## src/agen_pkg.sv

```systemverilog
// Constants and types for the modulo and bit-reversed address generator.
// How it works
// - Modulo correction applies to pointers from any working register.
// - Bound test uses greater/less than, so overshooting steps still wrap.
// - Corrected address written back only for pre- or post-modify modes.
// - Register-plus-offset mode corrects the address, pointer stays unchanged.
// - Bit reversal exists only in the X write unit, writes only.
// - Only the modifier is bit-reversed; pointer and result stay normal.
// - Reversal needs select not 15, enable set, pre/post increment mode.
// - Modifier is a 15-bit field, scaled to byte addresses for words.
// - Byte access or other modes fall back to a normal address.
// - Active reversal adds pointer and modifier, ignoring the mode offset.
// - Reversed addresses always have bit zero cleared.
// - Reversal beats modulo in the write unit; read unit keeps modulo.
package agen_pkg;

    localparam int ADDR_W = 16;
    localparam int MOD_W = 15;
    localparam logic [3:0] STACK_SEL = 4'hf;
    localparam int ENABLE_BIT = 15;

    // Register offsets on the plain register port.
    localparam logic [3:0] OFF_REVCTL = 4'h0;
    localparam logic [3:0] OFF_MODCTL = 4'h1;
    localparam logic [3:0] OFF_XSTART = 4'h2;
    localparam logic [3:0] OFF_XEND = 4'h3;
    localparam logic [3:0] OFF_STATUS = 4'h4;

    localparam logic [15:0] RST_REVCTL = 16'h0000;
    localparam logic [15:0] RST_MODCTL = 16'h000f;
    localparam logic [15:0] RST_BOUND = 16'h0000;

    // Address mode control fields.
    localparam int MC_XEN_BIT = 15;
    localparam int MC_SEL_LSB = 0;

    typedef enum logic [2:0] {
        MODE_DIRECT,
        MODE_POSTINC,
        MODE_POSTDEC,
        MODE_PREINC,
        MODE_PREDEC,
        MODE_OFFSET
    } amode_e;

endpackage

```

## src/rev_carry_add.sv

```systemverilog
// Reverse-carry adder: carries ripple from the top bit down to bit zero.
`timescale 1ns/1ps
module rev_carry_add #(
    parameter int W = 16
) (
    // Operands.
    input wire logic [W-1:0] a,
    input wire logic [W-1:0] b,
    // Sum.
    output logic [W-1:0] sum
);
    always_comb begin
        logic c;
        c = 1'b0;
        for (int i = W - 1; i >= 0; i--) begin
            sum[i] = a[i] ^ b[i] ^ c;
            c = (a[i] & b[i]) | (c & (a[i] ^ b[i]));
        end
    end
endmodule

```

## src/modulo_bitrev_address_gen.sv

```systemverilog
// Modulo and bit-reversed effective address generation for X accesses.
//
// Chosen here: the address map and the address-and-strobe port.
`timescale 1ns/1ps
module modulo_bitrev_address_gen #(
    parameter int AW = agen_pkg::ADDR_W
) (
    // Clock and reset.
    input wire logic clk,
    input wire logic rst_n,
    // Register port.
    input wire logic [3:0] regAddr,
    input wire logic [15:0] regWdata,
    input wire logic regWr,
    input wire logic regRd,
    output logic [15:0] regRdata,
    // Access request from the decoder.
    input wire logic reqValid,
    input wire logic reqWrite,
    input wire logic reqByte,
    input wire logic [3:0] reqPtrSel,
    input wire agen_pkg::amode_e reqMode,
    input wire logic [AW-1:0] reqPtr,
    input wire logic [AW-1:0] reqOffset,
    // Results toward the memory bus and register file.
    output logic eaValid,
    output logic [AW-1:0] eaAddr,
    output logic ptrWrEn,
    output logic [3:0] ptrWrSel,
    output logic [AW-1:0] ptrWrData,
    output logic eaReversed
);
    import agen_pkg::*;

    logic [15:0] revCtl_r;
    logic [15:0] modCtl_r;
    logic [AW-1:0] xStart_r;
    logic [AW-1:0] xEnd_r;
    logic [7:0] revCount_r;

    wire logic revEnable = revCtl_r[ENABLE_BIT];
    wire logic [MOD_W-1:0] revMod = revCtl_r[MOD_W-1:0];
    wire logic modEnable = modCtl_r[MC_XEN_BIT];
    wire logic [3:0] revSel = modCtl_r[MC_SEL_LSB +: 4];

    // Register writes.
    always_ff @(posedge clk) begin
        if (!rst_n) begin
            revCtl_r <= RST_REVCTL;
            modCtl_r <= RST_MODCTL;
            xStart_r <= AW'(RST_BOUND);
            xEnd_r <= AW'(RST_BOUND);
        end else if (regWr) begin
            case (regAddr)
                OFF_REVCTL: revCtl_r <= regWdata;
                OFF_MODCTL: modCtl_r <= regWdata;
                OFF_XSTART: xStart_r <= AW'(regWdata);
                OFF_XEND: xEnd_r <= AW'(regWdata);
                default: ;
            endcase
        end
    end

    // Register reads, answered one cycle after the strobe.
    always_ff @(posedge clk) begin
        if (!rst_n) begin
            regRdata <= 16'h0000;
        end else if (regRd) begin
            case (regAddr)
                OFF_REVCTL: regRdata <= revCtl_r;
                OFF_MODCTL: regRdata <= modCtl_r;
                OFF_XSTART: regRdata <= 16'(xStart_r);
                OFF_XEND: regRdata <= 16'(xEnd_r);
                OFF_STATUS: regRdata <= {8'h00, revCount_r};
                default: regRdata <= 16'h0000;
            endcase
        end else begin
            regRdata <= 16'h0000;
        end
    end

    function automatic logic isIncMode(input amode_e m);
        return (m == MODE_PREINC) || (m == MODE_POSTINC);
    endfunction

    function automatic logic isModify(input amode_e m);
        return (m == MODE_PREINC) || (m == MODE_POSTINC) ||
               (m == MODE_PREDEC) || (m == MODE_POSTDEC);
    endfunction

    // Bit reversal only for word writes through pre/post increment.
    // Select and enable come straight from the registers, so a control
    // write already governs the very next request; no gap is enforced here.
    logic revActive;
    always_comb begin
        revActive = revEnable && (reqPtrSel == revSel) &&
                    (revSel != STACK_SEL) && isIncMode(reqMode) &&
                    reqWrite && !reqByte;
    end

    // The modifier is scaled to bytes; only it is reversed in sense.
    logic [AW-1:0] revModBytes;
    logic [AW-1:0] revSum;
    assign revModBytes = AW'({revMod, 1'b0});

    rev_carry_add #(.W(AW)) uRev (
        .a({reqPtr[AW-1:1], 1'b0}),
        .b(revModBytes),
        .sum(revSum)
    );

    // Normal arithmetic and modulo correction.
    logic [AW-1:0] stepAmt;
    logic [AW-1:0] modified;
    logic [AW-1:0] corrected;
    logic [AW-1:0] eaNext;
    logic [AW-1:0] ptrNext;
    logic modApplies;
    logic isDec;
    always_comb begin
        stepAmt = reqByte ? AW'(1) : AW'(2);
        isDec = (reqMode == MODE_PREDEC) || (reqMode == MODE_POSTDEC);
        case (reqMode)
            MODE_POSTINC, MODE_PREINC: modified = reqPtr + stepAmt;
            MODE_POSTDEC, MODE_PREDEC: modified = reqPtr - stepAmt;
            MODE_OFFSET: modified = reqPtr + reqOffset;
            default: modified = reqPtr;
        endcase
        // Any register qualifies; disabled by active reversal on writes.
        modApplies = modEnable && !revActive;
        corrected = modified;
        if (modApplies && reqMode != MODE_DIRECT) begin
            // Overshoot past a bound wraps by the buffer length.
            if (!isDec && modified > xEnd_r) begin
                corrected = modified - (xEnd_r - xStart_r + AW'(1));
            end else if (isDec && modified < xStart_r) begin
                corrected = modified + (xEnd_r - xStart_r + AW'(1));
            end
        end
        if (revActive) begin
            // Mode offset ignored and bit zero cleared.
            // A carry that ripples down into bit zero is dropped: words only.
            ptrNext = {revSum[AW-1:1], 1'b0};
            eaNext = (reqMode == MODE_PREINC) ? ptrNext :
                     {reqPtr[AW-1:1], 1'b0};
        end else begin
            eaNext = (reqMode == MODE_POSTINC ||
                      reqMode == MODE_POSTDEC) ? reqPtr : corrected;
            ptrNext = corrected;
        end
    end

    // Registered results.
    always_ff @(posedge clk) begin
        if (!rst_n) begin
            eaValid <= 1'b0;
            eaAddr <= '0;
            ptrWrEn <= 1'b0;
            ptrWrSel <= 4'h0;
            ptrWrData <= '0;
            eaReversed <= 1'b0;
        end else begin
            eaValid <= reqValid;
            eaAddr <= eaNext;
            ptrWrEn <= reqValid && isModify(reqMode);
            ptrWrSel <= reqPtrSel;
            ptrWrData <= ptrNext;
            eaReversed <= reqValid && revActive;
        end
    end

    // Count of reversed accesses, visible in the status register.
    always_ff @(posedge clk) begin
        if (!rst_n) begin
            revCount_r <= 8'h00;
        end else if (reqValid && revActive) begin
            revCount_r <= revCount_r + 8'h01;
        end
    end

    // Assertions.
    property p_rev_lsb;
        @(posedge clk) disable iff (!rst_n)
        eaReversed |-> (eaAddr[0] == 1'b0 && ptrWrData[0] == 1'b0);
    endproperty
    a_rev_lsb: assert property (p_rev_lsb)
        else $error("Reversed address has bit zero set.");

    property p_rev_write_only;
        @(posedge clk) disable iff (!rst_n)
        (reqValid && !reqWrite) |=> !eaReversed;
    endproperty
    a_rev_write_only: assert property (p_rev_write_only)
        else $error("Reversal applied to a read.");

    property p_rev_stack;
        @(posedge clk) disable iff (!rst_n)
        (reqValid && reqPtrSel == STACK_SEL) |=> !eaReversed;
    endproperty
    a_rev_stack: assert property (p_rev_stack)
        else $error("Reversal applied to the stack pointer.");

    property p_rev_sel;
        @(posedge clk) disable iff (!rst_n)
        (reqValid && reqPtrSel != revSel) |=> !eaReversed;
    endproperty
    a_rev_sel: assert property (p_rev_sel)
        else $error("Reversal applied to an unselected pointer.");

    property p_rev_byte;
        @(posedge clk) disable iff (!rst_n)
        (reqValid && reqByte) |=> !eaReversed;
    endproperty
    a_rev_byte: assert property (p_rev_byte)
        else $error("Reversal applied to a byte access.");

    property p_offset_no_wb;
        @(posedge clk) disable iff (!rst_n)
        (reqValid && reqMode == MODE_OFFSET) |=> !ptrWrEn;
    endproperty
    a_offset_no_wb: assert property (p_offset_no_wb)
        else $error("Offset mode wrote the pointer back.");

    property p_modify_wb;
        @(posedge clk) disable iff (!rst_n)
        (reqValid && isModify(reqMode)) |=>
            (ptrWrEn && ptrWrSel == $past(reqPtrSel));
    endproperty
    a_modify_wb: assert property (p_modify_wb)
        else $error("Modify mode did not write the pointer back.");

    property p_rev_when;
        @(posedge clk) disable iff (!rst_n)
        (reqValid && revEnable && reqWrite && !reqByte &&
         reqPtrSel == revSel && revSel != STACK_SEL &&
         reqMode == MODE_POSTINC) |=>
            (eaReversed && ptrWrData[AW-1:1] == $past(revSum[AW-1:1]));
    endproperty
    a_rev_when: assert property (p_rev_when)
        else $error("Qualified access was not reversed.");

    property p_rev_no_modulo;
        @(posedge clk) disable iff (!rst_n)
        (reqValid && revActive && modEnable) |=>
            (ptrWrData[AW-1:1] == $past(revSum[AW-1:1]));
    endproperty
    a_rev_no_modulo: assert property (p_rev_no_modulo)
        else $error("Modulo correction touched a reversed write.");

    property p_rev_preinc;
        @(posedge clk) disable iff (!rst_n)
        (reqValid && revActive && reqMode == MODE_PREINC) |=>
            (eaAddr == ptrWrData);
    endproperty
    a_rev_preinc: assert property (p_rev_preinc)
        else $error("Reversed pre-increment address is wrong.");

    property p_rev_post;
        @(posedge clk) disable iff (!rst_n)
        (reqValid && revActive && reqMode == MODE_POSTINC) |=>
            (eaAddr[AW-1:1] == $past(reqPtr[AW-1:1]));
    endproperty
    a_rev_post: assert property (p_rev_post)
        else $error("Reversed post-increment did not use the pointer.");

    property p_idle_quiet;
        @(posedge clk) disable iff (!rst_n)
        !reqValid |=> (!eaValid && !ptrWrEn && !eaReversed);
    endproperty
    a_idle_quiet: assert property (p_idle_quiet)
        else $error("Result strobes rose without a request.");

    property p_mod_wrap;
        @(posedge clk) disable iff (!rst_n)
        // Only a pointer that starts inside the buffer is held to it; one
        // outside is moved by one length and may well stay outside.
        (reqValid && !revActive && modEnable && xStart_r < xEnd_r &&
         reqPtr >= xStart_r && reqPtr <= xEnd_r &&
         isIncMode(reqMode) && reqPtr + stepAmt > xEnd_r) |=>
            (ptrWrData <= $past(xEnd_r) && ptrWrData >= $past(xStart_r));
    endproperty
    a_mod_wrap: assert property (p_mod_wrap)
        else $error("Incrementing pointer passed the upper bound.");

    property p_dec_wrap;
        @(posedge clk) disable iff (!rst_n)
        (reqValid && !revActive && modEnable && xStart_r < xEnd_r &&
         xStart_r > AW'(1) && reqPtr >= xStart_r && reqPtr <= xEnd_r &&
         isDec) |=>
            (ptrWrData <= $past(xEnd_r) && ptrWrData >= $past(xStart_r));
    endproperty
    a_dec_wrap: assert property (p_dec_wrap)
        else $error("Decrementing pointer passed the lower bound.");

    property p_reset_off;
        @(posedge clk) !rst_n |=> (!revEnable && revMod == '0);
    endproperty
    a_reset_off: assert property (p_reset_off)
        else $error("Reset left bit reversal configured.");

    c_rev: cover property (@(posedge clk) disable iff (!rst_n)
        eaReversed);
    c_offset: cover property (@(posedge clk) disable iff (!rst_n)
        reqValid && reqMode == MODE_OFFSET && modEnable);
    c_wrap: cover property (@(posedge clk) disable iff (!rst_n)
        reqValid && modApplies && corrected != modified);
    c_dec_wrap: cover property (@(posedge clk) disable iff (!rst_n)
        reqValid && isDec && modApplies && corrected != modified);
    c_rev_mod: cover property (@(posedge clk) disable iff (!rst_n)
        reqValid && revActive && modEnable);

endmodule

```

* Problem requirements: Whenever a line in the entries above includes the word "revActive", pull that line out.

* Exercise solution:
    logic revActive;
        revActive = revEnable && (reqPtrSel == revSel) &&
        modApplies = modEnable && !revActive;
        if (revActive) begin
            eaReversed <= reqValid && revActive;
        end else if (reqValid && revActive) begin
        (reqValid && revActive && modEnable) |=>
        (reqValid && revActive && reqMode == MODE_PREINC) |=>
        (reqValid && revActive && reqMode == MODE_POSTINC) |=>
        (reqValid && !revActive && modEnable && xStart_r < xEnd_r &&
        (reqValid && !revActive && modEnable && xStart_r < xEnd_r &&
        reqValid && revActive && modEnable);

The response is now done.